→ **TASK DESCRIPTION**: Each line below should be quoted exactly, please.

→ **WORKING DATA**:
`src/rtl/hazard_ctrl.sv`:
```
// ---------------------------------------------------------------------------
// hazard_ctrl
//   Hazard and flush controller for a five-stage pipeline. It decides, every
//   cycle, whether the PC and IF/ID advance, whether IF/ID is replaced by a NOP,
//   and whether ID/EXE takes the ID instruction or a bubble. It handles
//   load-use stalls, taken branches resolved in EXE, jumps resolved in ID and
//   the halt instruction. Two saturating counters record stall cycles and
//   flush events.
//
//   State updates happen on the falling clock edge, matching the pipeline
//   registers that this block steers.
//
// Parameters
//   LOAD_STALL_CYCLES  bubbles inserted per load-use hazard (legal 1..3)
//   CNT_W              width of the performance counters
//
// Ports
//   clock              pipeline clock (falling-edge active)
//   reset              asynchronous, active-high reset
//   id_rs, id_rt       source registers of the instruction in ID
//   id_uses_rt         ID instruction reads rt as a source
//   id_jump            ID instruction is j / jal / jr
//   id_halt            ID instruction is halt / syscall
//   exe_memRead        EXE instruction is a load
//   exe_rt             destination register of the EXE load
//   exe_branch_taken   EXE beq is taken
//   pc_write           PC load enable
//   pc_sel_branch      PC takes the EXE branch target
//   if_id_write        IF/ID load enable
//   if_id_flush        IF/ID loads a NOP
//   id_exe_write       3'b111 passes ID contents, 3'b000 inserts a bubble
//   stall_cycles       saturating count of bubble cycles caused by load-use
//   flush_events       saturating count of branch and jump flushes
//   halted             pipeline frozen by halt
// ---------------------------------------------------------------------------
module hazard_ctrl #(
  parameter int LOAD_STALL_CYCLES = 1,
  parameter int CNT_W             = 16
) (
  input  logic             clock,
  input  logic             reset,
  input  logic [4:0]       id_rs,
  input  logic [4:0]       id_rt,
  input  logic             id_uses_rt,
  input  logic             id_jump,
  input  logic             id_halt,
  input  logic             exe_memRead,
  input  logic [4:0]       exe_rt,
  input  logic             exe_branch_taken,
  output logic             pc_write,
  output logic             pc_sel_branch,
  output logic             if_id_write,
  output logic             if_id_flush,
  output logic [2:0]       id_exe_write,
  output logic [CNT_W-1:0] stall_cycles,
  output logic [CNT_W-1:0] flush_events,
  output logic             halted
);

  typedef enum logic [1:0] {
    RUN   = 2'd0,
    STALL = 2'd1,
    HALT  = 2'd2
  } state_t;

  // Value loaded into the down-counter when a load-use hazard is detected:
  // the detecting cycle is itself the first bubble.
  localparam logic [1:0] STALL_RELOAD = 2'(LOAD_STALL_CYCLES - 1);

  state_t     state;
  state_t     state_nxt;
  logic [1:0] stall_left;
  logic [1:0] stall_left_nxt;
  logic       run_en;
  logic       load_use;
  logic       cnt_stall;
  logic       cnt_flush;

  function automatic logic [CNT_W-1:0] sat_inc(input logic [CNT_W-1:0] v);
    return (&v) ? v : v + CNT_W'(1);
  endfunction

  // A load into r0 never produces a value, so it can never cause a hazard.
  assign load_use = exe_memRead && (exe_rt != 5'd0) &&
                    ((exe_rt == id_rs) || (id_uses_rt && (exe_rt == id_rt)));

  assign halted = (state == HALT);

  // Mealy decode. run_en is low from reset until the first falling edge after
  // reset is released; in that window every control output stays inactive and
  // nothing is counted.
  always_comb begin
    pc_write       = 1'b0;
    pc_sel_branch  = 1'b0;
    if_id_write    = 1'b0;
    if_id_flush    = 1'b0;
    id_exe_write   = 3'b000;
    state_nxt      = state;
    stall_left_nxt = stall_left;
    cnt_stall      = 1'b0;
    cnt_flush      = 1'b0;
    if (run_en) begin
      case (state)
        RUN: begin
          pc_write     = 1'b1;
          if_id_write  = 1'b1;
          id_exe_write = 3'b111;
          if (exe_branch_taken) begin
            // Squash the wrong-path instructions in IF and ID.
            pc_sel_branch = 1'b1;
            if_id_flush   = 1'b1;
            id_exe_write  = 3'b000;
            cnt_flush     = 1'b1;
          end else if (load_use) begin
            pc_write       = 1'b0;
            if_id_write    = 1'b0;
            id_exe_write   = 3'b000;
            cnt_stall      = 1'b1;
            stall_left_nxt = STALL_RELOAD;
            state_nxt      = (STALL_RELOAD != 2'd0) ? STALL : RUN;
          end else if (id_halt) begin
            // The halt itself proceeds to EXE; younger fetches are discarded.
            pc_write    = 1'b0;
            if_id_flush = 1'b1;
            state_nxt   = HALT;
          end else if (id_jump) begin
            if_id_flush = 1'b1;
            cnt_flush   = 1'b1;
          end
        end
        STALL: begin
          // EXE holds a bubble here, so branch/jump/halt inputs are not valid.
          cnt_stall      = 1'b1;
          stall_left_nxt = stall_left - 2'd1;
          if (stall_left <= 2'd1) begin
            state_nxt = RUN;
          end
        end
        HALT: begin
          state_nxt = HALT;
        end
        default: begin
          state_nxt = RUN;
        end
      endcase
    end
  end

  always_ff @(negedge clock or posedge reset) begin
    if (reset) begin
      state        <= RUN;
      stall_left   <= 2'd0;
      run_en       <= 1'b0;
      stall_cycles <= '0;
      flush_events <= '0;
    end else begin
      run_en     <= 1'b1;
      state      <= state_nxt;
      stall_left <= stall_left_nxt;
      if (cnt_stall) begin
        stall_cycles <= sat_inc(stall_cycles);
      end
      if (cnt_flush) begin
        flush_events <= sat_inc(flush_events);
      end
    end
  end

endmodule

```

→ **EXERCISE OUTPUT**:
`src/rtl/hazard_ctrl.sv`:
```
// ---------------------------------------------------------------------------
// hazard_ctrl
//   Hazard and flush controller for a five-stage pipeline. It decides, every
//   cycle, whether the PC and IF/ID advance, whether IF/ID is replaced by a NOP,
//   and whether ID/EXE takes the ID instruction or a bubble. It handles
//   load-use stalls, taken branches resolved in EXE, jumps resolved in ID and
//   the halt instruction. Two saturating counters record stall cycles and
//   flush events.
//
//   State updates happen on the falling clock edge, matching the pipeline
//   registers that this block steers.
//
// Parameters
//   LOAD_STALL_CYCLES  bubbles inserted per load-use hazard (legal 1..3)
//   CNT_W              width of the performance counters
//
// Ports
//   clock              pipeline clock (falling-edge active)
//   reset              asynchronous, active-high reset
//   id_rs, id_rt       source registers of the instruction in ID
//   id_uses_rt         ID instruction reads rt as a source
//   id_jump            ID instruction is j / jal / jr
//   id_halt            ID instruction is halt / syscall
//   exe_memRead        EXE instruction is a load
//   exe_rt             destination register of the EXE load
//   exe_branch_taken   EXE beq is taken
//   pc_write           PC load enable
//   pc_sel_branch      PC takes the EXE branch target
//   if_id_write        IF/ID load enable
//   if_id_flush        IF/ID loads a NOP
//   id_exe_write       3'b111 passes ID contents, 3'b000 inserts a bubble
//   stall_cycles       saturating count of bubble cycles caused by load-use
//   flush_events       saturating count of branch and jump flushes
//   halted             pipeline frozen by halt
// ---------------------------------------------------------------------------
module hazard_ctrl #(
  parameter int LOAD_STALL_CYCLES = 1,
  parameter int CNT_W             = 16
) (
  input  logic             clock,
  input  logic             reset,
  input  logic [4:0]       id_rs,
  input  logic [4:0]       id_rt,
  input  logic             id_uses_rt,
  input  logic             id_jump,
  input  logic             id_halt,
  input  logic             exe_memRead,
  input  logic [4:0]       exe_rt,
  input  logic             exe_branch_taken,
  output logic             pc_write,
  output logic             pc_sel_branch,
  output logic             if_id_write,
  output logic             if_id_flush,
  output logic [2:0]       id_exe_write,
  output logic [CNT_W-1:0] stall_cycles,
  output logic [CNT_W-1:0] flush_events,
  output logic             halted
);

  typedef enum logic [1:0] {
    RUN   = 2'd0,
    STALL = 2'd1,
    HALT  = 2'd2
  } state_t;

  // Value loaded into the down-counter when a load-use hazard is detected:
  // the detecting cycle is itself the first bubble.
  localparam logic [1:0] STALL_RELOAD = 2'(LOAD_STALL_CYCLES - 1);

  state_t     state;
  state_t     state_nxt;
  logic [1:0] stall_left;
  logic [1:0] stall_left_nxt;
  logic       run_en;
  logic       load_use;
  logic       cnt_stall;
  logic       cnt_flush;

  function automatic logic [CNT_W-1:0] sat_inc(input logic [CNT_W-1:0] v);
    return (&v) ? v : v + CNT_W'(1);
  endfunction

  // A load into r0 never produces a value, so it can never cause a hazard.
  assign load_use = exe_memRead && (exe_rt != 5'd0) &&
                    ((exe_rt == id_rs) || (id_uses_rt && (exe_rt == id_rt)));

  assign halted = (state == HALT);

  // Mealy decode. run_en is low from reset until the first falling edge after
  // reset is released; in that window every control output stays inactive and
  // nothing is counted.
  always_comb begin
    pc_write       = 1'b0;
    pc_sel_branch  = 1'b0;
    if_id_write    = 1'b0;
    if_id_flush    = 1'b0;
    id_exe_write   = 3'b000;
    state_nxt      = state;
    stall_left_nxt = stall_left;
    cnt_stall      = 1'b0;
    cnt_flush      = 1'b0;
    if (run_en) begin
      case (state)
        RUN: begin
          pc_write     = 1'b1;
          if_id_write  = 1'b1;
          id_exe_write = 3'b111;
          if (exe_branch_taken) begin
            // Squash the wrong-path instructions in IF and ID.
            pc_sel_branch = 1'b1;
            if_id_flush   = 1'b1;
            id_exe_write  = 3'b000;
            cnt_flush     = 1'b1;
          end else if (load_use) begin
            pc_write       = 1'b0;
            if_id_write    = 1'b0;
            id_exe_write   = 3'b000;
            cnt_stall      = 1'b1;
            stall_left_nxt = STALL_RELOAD;
            state_nxt      = (STALL_RELOAD != 2'd0) ? STALL : RUN;
          end else if (id_halt) begin
            // The halt itself proceeds to EXE; younger fetches are discarded.
            pc_write    = 1'b0;
            if_id_flush = 1'b1;
            state_nxt   = HALT;
          end else if (id_jump) begin
            if_id_flush = 1'b1;
            cnt_flush   = 1'b1;
          end
        end
        STALL: begin
          // EXE holds a bubble here, so branch/jump/halt inputs are not valid.
          cnt_stall      = 1'b1;
          stall_left_nxt = stall_left - 2'd1;
          if (stall_left <= 2'd1) begin
            state_nxt = RUN;
          end
        end
        HALT: begin
          state_nxt = HALT;
        end
        default: begin
          state_nxt = RUN;
        end
      endcase
    end
  end

  always_ff @(negedge clock or posedge reset) begin
    if (reset) begin
      state        <= RUN;
      stall_left   <= 2'd0;
      run_en       <= 1'b0;
      stall_cycles <= '0;
      flush_events <= '0;
    end else begin
      run_en     <= 1'b1;
      state      <= state_nxt;
      stall_left <= stall_left_nxt;
      if (cnt_stall) begin
        stall_cycles <= sat_inc(stall_cycles);
      end
      if (cnt_flush) begin
        flush_events <= sat_inc(flush_events);
      end
    end
  end

endmodule

```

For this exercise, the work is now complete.